TASK STATEMENT: Repeat exactly the opening lines of the records, ending with the line that contains "-159,20 +161,30 @@".

Stored data entries:
----

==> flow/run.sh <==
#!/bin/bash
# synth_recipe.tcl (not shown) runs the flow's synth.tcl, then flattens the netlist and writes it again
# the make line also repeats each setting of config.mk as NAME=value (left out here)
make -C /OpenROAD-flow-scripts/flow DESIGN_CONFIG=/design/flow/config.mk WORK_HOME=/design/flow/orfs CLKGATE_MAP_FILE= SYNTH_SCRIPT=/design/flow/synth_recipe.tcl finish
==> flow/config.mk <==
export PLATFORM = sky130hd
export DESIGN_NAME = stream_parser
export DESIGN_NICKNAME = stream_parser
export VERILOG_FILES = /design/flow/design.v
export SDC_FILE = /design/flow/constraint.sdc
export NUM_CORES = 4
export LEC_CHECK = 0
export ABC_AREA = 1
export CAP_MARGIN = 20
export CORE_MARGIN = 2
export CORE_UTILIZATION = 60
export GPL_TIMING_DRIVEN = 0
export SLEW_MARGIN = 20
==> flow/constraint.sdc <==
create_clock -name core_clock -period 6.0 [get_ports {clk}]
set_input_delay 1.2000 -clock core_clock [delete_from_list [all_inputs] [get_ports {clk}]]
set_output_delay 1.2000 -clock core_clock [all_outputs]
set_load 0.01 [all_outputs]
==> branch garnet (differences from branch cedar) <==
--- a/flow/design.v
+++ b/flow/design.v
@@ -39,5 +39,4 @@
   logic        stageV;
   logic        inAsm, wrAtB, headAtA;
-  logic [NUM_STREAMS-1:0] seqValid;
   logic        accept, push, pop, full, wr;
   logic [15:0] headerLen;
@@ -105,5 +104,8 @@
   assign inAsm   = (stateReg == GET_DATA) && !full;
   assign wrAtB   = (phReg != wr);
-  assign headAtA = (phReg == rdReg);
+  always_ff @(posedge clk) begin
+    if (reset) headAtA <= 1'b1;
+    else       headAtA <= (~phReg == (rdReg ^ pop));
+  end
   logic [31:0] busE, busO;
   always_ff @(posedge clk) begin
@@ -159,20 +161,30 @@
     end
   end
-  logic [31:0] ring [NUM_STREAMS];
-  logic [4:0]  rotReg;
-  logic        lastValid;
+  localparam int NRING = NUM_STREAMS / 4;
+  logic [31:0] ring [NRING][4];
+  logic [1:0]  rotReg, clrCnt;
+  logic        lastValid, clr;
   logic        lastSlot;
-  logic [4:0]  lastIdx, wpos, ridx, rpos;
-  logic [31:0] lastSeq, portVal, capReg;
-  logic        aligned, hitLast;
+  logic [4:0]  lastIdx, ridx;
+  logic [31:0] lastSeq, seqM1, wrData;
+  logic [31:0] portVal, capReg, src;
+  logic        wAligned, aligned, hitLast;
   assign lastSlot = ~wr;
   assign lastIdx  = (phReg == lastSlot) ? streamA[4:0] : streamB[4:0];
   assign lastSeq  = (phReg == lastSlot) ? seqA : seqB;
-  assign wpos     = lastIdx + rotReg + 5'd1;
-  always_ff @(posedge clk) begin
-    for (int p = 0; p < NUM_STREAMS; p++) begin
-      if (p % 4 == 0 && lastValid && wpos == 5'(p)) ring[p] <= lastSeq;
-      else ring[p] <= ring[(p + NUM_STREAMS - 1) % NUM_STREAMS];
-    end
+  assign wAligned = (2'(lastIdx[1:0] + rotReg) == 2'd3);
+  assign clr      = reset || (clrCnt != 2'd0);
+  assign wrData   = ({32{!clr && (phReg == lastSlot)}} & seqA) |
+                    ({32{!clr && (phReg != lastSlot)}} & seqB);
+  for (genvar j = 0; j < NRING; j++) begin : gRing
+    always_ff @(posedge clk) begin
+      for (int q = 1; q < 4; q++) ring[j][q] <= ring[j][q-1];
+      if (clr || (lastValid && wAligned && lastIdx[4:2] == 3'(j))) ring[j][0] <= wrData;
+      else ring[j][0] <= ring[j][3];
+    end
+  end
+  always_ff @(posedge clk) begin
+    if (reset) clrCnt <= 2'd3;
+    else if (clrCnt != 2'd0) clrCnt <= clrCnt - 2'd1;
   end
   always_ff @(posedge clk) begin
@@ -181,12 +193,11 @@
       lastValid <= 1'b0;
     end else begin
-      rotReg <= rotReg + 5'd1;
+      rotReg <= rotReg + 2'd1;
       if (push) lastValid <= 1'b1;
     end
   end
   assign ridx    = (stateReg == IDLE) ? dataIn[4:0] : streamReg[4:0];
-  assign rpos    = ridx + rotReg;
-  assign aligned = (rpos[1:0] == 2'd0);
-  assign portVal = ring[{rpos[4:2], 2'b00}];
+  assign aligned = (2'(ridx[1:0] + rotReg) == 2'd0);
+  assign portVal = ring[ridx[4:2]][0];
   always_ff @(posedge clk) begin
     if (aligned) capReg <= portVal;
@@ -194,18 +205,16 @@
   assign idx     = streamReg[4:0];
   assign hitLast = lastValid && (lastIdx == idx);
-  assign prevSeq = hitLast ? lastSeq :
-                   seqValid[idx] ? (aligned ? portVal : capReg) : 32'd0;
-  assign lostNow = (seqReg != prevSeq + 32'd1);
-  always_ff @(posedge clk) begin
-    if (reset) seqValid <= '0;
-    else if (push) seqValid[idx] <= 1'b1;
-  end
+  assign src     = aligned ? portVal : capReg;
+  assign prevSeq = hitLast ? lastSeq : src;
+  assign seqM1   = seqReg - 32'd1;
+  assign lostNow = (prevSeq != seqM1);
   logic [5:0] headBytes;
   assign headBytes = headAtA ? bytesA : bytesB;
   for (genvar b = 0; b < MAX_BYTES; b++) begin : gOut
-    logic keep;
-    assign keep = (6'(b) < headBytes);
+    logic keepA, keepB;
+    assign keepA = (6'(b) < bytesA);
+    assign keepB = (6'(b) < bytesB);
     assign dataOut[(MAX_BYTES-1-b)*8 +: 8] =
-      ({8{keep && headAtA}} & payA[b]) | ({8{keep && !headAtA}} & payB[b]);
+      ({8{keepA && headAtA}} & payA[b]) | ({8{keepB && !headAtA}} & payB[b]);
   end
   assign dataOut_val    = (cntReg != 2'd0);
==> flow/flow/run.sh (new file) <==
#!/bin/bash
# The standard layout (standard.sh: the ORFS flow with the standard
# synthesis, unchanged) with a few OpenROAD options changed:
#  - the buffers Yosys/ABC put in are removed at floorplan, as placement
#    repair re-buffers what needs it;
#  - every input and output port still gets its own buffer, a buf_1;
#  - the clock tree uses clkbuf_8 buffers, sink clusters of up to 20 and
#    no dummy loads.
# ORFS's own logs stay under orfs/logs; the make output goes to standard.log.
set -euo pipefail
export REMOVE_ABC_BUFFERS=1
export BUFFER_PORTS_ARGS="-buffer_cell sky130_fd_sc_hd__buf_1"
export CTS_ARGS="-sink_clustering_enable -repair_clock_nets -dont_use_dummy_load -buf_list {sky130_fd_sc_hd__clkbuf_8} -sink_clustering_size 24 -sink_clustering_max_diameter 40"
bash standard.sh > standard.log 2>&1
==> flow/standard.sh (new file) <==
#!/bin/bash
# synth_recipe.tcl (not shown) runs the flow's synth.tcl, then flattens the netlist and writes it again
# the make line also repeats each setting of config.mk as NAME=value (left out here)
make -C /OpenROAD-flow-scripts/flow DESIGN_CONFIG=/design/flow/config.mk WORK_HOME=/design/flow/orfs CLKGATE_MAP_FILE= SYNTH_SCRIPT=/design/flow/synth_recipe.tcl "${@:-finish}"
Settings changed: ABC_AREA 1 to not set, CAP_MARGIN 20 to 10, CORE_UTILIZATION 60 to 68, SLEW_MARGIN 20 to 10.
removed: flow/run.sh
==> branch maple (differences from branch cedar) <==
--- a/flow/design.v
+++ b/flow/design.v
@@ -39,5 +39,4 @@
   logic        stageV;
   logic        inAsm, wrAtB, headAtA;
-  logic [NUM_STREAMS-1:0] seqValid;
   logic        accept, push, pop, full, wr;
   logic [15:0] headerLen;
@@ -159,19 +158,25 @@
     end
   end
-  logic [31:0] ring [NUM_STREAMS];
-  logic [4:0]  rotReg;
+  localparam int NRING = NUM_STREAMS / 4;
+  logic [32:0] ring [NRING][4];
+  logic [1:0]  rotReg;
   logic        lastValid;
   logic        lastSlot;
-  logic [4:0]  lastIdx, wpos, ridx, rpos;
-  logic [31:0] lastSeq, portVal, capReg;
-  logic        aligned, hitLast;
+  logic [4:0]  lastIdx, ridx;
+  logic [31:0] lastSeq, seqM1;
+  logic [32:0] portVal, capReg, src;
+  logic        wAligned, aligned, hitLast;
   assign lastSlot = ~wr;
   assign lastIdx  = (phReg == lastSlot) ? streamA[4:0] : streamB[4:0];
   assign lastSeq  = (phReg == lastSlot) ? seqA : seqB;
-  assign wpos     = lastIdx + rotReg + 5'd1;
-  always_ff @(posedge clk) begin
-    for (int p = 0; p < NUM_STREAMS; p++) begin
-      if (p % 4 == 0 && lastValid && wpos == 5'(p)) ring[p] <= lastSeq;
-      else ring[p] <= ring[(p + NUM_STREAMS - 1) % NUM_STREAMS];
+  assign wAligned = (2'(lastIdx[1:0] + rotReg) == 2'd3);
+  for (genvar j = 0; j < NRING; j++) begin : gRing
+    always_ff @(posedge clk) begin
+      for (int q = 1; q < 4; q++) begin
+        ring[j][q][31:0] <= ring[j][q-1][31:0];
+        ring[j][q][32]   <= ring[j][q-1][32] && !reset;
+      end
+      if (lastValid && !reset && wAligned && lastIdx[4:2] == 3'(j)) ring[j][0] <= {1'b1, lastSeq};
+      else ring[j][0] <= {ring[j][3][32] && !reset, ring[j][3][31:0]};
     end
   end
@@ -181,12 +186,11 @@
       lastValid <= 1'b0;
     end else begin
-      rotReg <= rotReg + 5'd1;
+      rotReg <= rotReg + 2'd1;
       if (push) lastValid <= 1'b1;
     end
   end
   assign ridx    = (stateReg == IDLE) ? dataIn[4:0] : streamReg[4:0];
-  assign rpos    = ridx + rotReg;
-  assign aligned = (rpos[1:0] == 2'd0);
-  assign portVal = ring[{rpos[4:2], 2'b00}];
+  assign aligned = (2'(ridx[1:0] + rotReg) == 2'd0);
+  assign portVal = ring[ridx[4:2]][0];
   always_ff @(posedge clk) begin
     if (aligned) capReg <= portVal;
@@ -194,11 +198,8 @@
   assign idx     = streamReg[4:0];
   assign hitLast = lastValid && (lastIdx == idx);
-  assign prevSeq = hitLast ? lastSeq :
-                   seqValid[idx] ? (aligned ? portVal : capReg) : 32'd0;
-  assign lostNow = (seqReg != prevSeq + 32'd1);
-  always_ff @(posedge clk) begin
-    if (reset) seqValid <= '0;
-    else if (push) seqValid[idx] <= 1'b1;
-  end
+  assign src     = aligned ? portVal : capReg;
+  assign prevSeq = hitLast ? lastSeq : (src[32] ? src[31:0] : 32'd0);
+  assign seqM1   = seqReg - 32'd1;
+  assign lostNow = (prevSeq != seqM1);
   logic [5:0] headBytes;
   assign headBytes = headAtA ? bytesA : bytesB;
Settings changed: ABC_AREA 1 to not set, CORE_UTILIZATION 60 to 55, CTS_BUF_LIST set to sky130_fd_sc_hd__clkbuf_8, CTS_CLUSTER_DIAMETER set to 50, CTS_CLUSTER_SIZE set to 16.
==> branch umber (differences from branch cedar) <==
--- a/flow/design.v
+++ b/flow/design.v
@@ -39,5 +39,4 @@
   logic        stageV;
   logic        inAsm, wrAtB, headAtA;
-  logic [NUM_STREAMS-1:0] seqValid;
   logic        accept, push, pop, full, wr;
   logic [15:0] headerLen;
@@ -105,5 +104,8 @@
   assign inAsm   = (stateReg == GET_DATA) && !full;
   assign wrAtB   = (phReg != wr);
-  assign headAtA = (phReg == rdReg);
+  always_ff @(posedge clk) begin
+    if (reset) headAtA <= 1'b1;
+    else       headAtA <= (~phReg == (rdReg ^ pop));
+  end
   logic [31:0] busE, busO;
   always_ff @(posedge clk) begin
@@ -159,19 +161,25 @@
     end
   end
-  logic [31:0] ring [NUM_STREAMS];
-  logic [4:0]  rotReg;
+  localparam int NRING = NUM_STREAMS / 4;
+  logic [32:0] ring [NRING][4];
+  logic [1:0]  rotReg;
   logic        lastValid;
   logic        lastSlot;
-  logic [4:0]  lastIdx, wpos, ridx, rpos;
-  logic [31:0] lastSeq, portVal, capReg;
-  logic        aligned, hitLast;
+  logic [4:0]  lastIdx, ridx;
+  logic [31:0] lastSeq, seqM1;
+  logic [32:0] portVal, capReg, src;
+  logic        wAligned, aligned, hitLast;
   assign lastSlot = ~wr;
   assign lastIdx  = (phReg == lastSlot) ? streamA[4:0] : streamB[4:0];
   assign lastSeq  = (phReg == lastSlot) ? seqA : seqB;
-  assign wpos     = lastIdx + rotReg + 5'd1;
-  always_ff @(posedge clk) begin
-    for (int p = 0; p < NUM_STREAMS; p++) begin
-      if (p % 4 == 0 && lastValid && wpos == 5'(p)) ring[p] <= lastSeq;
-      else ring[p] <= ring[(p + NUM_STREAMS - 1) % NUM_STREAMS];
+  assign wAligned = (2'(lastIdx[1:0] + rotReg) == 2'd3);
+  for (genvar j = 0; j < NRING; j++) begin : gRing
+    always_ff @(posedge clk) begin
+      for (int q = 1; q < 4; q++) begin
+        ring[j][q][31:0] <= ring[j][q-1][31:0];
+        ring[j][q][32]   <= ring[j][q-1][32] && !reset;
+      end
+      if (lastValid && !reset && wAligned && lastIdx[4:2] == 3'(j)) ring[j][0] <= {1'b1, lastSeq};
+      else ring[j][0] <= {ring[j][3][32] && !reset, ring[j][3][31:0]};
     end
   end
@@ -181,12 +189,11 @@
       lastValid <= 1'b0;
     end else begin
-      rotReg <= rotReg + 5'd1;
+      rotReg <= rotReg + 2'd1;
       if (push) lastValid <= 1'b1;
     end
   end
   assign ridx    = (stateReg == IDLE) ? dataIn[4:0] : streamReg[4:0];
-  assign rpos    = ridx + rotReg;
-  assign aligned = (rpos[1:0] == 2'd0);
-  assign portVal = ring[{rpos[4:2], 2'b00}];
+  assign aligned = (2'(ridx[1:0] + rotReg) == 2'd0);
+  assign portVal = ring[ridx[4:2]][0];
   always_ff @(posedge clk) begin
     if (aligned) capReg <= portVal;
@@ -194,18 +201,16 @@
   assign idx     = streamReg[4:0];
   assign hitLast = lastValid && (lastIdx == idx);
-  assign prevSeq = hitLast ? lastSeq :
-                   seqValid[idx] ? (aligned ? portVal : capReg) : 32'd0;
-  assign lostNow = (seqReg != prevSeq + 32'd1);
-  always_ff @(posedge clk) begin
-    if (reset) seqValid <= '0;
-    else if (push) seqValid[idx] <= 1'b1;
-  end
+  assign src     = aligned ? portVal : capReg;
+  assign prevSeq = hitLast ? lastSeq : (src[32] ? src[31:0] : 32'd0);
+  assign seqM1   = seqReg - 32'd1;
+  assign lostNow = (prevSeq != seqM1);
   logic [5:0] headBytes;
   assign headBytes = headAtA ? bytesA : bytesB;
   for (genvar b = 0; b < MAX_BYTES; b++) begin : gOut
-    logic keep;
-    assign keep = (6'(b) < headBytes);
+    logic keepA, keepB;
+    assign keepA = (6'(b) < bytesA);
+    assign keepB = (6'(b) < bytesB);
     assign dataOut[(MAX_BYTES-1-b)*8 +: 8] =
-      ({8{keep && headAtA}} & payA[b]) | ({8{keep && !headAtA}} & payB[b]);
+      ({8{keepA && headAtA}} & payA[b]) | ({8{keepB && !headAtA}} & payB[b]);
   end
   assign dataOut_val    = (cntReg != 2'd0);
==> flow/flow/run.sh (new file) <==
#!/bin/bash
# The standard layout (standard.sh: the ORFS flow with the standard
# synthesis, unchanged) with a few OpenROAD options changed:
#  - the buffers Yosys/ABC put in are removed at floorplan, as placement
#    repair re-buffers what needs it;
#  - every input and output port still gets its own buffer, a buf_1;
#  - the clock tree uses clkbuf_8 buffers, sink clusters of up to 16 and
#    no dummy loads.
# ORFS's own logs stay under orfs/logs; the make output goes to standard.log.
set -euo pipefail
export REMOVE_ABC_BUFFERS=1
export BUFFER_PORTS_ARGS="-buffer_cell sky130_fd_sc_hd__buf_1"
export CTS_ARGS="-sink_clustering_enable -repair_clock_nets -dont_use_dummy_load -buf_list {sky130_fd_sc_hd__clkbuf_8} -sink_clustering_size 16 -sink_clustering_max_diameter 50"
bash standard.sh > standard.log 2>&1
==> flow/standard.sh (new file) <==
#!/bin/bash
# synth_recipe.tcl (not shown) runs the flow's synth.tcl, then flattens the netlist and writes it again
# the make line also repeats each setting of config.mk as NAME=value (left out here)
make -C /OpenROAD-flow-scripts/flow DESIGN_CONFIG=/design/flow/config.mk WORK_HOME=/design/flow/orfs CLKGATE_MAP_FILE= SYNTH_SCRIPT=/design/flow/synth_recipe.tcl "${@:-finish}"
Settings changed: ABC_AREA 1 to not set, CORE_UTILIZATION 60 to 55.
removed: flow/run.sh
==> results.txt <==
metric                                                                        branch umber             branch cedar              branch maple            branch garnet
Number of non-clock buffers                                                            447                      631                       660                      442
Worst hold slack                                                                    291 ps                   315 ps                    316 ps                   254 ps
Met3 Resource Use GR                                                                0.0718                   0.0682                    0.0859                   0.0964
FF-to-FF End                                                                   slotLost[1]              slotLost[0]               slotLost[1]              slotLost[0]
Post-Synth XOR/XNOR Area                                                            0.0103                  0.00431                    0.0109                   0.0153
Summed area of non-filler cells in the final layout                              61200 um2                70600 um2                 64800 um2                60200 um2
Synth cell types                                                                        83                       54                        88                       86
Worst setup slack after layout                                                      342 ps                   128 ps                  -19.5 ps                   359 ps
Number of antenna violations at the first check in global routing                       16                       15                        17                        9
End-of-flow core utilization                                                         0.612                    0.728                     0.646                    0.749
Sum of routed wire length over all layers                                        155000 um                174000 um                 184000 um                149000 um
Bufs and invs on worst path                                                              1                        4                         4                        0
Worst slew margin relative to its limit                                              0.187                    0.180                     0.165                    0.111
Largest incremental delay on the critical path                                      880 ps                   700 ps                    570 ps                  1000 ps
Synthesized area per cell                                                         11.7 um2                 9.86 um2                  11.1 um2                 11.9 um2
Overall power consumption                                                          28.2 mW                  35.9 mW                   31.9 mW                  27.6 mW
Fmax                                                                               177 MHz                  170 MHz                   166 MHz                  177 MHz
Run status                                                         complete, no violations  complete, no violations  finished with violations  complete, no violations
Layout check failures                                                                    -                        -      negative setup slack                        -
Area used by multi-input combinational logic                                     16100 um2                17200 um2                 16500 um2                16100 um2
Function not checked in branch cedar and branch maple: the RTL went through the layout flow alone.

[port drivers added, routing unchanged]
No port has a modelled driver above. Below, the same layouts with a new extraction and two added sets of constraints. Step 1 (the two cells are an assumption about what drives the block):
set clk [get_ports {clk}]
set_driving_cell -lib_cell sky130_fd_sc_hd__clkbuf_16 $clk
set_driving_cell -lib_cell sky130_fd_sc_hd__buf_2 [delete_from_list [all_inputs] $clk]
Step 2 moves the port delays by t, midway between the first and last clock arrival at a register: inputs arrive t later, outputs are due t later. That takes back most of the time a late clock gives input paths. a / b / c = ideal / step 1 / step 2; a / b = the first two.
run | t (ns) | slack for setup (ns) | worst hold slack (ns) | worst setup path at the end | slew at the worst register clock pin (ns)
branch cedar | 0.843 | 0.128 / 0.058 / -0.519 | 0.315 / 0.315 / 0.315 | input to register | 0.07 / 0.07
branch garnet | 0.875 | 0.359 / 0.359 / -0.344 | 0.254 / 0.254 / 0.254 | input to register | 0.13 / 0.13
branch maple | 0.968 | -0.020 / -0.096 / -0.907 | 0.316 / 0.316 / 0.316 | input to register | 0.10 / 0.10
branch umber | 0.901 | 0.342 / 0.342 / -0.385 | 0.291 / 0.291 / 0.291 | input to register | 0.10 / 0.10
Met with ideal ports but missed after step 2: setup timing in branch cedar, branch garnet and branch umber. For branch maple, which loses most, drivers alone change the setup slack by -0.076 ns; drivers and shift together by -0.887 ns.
This design comes from an exercise in tuning for small area on the open sky130 flow, not from production work.
At most, simulation tests tie the RTL to the original design; equivalence was not proved.
Power figures rest on the tool's default switching activity, not on a simulated workload.

==> flow/design.v (excerpt) <==
module range_gen_2d (
  input  logic         clk,
  input  logic         reset,
  input  logic         start,
  input  logic [W-1:0] x_tag,
  input  logic [W-1:0] y_tag,
  input  logic [W-1:0] x0,
  input  logic [W-1:0] x1,
  input  logic [W-1:0] x2,
  input  logic [W-1:0] x3,
  input  logic [W-1:0] y0,
  input  logic [W-1:0] y1,
  input  logic [W-1:0] y2,
  input  logic [W-1:0] y3,
  output logic         busy,
  output logic         done,
  output logic [W-1:0] r0,
  output logic [W-1:0] r1,
  output logic [W-1:0] r2,
  output logic [W-1:0] r3,
  output logic [3:0]   ovf
);
Size: ~300 flip-flops, ~11,000 um^2 of cells after synthesis.
==> flow/config.mk <==
export PLATFORM = sky130hd
export DESIGN_NAME = range_gen_2d
export DESIGN_NICKNAME = range_gen_2d
export VERILOG_FILES = /design/flow/design.v
export SDC_FILE = /design/flow/constraint.sdc
export NUM_CORES = 4
export LEC_CHECK = 0
export CAP_MARGIN = 20
export CORE_MARGIN = 2
export CORE_UTILIZATION = 40
export SLEW_MARGIN = 20
==> flow/constraint.sdc <==
create_clock -name core_clock -period 13.0 [get_ports {clk}]
set_input_delay 2.6000 -clock core_clock [delete_from_list [all_inputs] [get_ports {clk}]]
set_output_delay 2.6000 -clock core_clock [all_outputs]
set_load 0.01 [all_outputs]
standard.sh (not shown) runs the stock make flow with config.mk's settings and CLKGATE_MAP_FILE= SYNTH_SCRIPT=/design/flow/synth_recipe.tcl, a recipe that flattens the netlist after the stock synthesis.
==> flow/flow/run.sh <==
#!/bin/bash
# Standard layout with three changes to how it is made:
#  - synthesis maps logic with an area-oriented ABC script (flow/abc_area.script)
#    in place of ORFS's speed script; everything else in synthesis is unchanged;
#  - ports are buffered with the smallest buffer (buf_1);
#  - the clock tree uses small buffers and no dummy loads.
set -euo pipefail
here=$(pwd)
rm -rf "$here/scripts_local"
cp -r "$FLOW_HOME/scripts" "$here/scripts_local"
cp "$here/flow/abc_area.script" "$here/scripts_local/abc_speed.script"
export SCRIPTS_DIR="$here/scripts_local"
export BUFFER_PORTS_ARGS="-buffer_cell sky130_fd_sc_hd__buf_1"
export CTS_ARGS="-sink_clustering_enable -repair_clock_nets -buf_list sky130_fd_sc_hd__clkbuf_4 -sink_clustering_size 12 -sink_clustering_max_diameter 25 -dont_use_dummy_load"
bash standard.sh > standard.log 2>&1
==> flow/flow/abc_area.script <==
strash
dc2
dch
amap
Rerun with:
--- a/flow/flow/run.sh
+++ b/flow/flow/run.sh
@@ -13,3 +13,3 @@
 export BUFFER_PORTS_ARGS="-buffer_cell sky130_fd_sc_hd__buf_1"
-export CTS_ARGS="-sink_clustering_enable -repair_clock_nets -buf_list sky130_fd_sc_hd__clkbuf_4 -sink_clustering_size 12 -sink_clustering_max_diameter 25 -dont_use_dummy_load"
+export CTS_ARGS="-sink_clustering_enable -repair_clock_nets -buf_list sky130_fd_sc_hd__clkbuf_4 -sink_clustering_size 8 -sink_clustering_max_diameter 35 -dont_use_dummy_load"
 bash standard.sh > standard.log 2>&1
- die area stays the same
- maximum frequency went up by 0.39%
- power goes down by 3.5%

----

EXERCISE SOLUTION:
==> flow/run.sh <==
#!/bin/bash
# synth_recipe.tcl (not shown) runs the flow's synth.tcl, then flattens the netlist and writes it again
# the make line also repeats each setting of config.mk as NAME=value (left out here)
make -C /OpenROAD-flow-scripts/flow DESIGN_CONFIG=/design/flow/config.mk WORK_HOME=/design/flow/orfs CLKGATE_MAP_FILE= SYNTH_SCRIPT=/design/flow/synth_recipe.tcl finish
==> flow/config.mk <==
export PLATFORM = sky130hd
export DESIGN_NAME = stream_parser
export DESIGN_NICKNAME = stream_parser
export VERILOG_FILES = /design/flow/design.v
export SDC_FILE = /design/flow/constraint.sdc
export NUM_CORES = 4
export LEC_CHECK = 0
export ABC_AREA = 1
export CAP_MARGIN = 20
export CORE_MARGIN = 2
export CORE_UTILIZATION = 60
export GPL_TIMING_DRIVEN = 0
export SLEW_MARGIN = 20
==> flow/constraint.sdc <==
create_clock -name core_clock -period 6.0 [get_ports {clk}]
set_input_delay 1.2000 -clock core_clock [delete_from_list [all_inputs] [get_ports {clk}]]
set_output_delay 1.2000 -clock core_clock [all_outputs]
set_load 0.01 [all_outputs]
==> branch garnet (differences from branch cedar) <==
--- a/flow/design.v
+++ b/flow/design.v
@@ -39,5 +39,4 @@
   logic        stageV;
   logic        inAsm, wrAtB, headAtA;
-  logic [NUM_STREAMS-1:0] seqValid;
   logic        accept, push, pop, full, wr;
   logic [15:0] headerLen;
@@ -105,5 +104,8 @@
   assign inAsm   = (stateReg == GET_DATA) && !full;
   assign wrAtB   = (phReg != wr);
-  assign headAtA = (phReg == rdReg);
+  always_ff @(posedge clk) begin
+    if (reset) headAtA <= 1'b1;
+    else       headAtA <= (~phReg == (rdReg ^ pop));
+  end
   logic [31:0] busE, busO;
   always_ff @(posedge clk) begin
@@ -159,20 +161,30 @@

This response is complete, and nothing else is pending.